Task description. Within the records that follow, find every line containing the string "config". Copy those lines.

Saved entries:
- Opening Delimiter -

Background: an optimization exercise with open tools, aiming at small area, a short achievable clock period and few clock cycles per item. Do not read the settings as production practice. The RTL was checked by simulation tests, not by an equivalence proof against the original design. No activity file was given, so power comes from the tool's default toggle rates.

// reg_file_ctrl
module reg_file_ctrl #(
    parameter int                DATA_W   = 32,
    parameter int                ADDR_W   = 8,
    parameter int                DEPTH    = 64,
    parameter int                RO_COUNT = 1,
    parameter logic [DATA_W-1:0] ID_VALUE = 32'hACC0_0001
) (
    input  logic                  clk,
    input  logic                  reset,
    input  logic                  req_valid,
    output logic                  req_ready,
    input  logic [1:0]            req_op,
    input  logic [ADDR_W-1:0]     req_addr,
    input  logic [DATA_W-1:0]     req_wdata,
    input  logic [DATA_W/8-1:0]   req_wstrb,
    output logic                  rsp_valid,
    input  logic                  rsp_ready,
    output logic [DATA_W-1:0]     rsp_rdata,
    output logic [3:0]            rsp_error,
    output logic [7:0]            err_count
);
Size in the first run: roughly 2,100 flip-flops, roughly 96 I/O pins.
clock: 8.0 ns
lec_check: 0
cap_margin: 20
core_margin: 2
core_utilization: 40
cts_cluster_diameter: 80
cts_cluster_size: 24
place_density: 0.45
setup_slack_margin: 4.8
slew_margin: 20
run.sh (not shown) runs the stock make flow with config.mk's settings and CLKGATE_MAP_FILE= SYNTH_SCRIPT=/design/flow/synth_recipe.tcl, a recipe that flattens the netlist after the stock synthesis.
Testbench counts at the start, summed over its fixed seeds: cycles 16,016, items 16,000.
Rerun with:
==> flow/config.mk (replaced) <==
export PLATFORM = sky130hd
export DESIGN_NAME = reg_file_ctrl
export DESIGN_NICKNAME = reg_file_ctrl
export VERILOG_FILES = /design/flow/design.v
export SDC_FILE = /design/flow/constraint.sdc
export NUM_CORES = 4
export LEC_CHECK = 0
export CAP_MARGIN = 10
export CORE_MARGIN = 2
export CORE_UTILIZATION = 50
export PLACE_DENSITY = 0.6
export SETUP_SLACK_MARGIN = 4.5
export SLEW_MARGIN = 10
With this change the flow finished but failed the layout checks on capacitance limit, slew limit. Cell count drops by about 5.6%. Utilization climbs by 12 points. Setup slack degrades by 0.060 ns. Power climbs by 8.5%.
Rerun with:
--- a/flow/config.mk
+++ b/flow/config.mk
@@ -7,7 +7,10 @@
 export LEC_CHECK = 0
-export CAP_MARGIN = 10
+export CAP_MARGIN = 20
 export CORE_MARGIN = 2
-export CORE_UTILIZATION = 50
-export PLACE_DENSITY = 0.6
-export SETUP_SLACK_MARGIN = 4.5
-export SLEW_MARGIN = 10
+export CORE_UTILIZATION = 30
+export CTS_BUF_LIST = sky130_fd_sc_hd__clkbuf_8
+export CTS_CLUSTER_DIAMETER = 60
+export CTS_CLUSTER_SIZE = 16
+export PLACE_DENSITY = 0.35
+export SETUP_SLACK_MARGIN = 4.8
+export SLEW_MARGIN = 20
=> The new run finished clean; total power fell by 8.5%; maximum frequency rose by 2.6%; worst setup slack improved by 0.095 ns; count of clock-buffer cells in the layout fell by 58; wire length rose by 27%; first-iteration DRC count fell by 30%.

- Closing Delimiter -

Answer for the task.
run.sh (not shown) runs the stock make flow with config.mk's settings and CLKGATE_MAP_FILE= SYNTH_SCRIPT=/design/flow/synth_recipe.tcl, a recipe that flattens the netlist after the stock synthesis.
==> flow/config.mk (replaced) <==
--- a/flow/config.mk
+++ b/flow/config.mk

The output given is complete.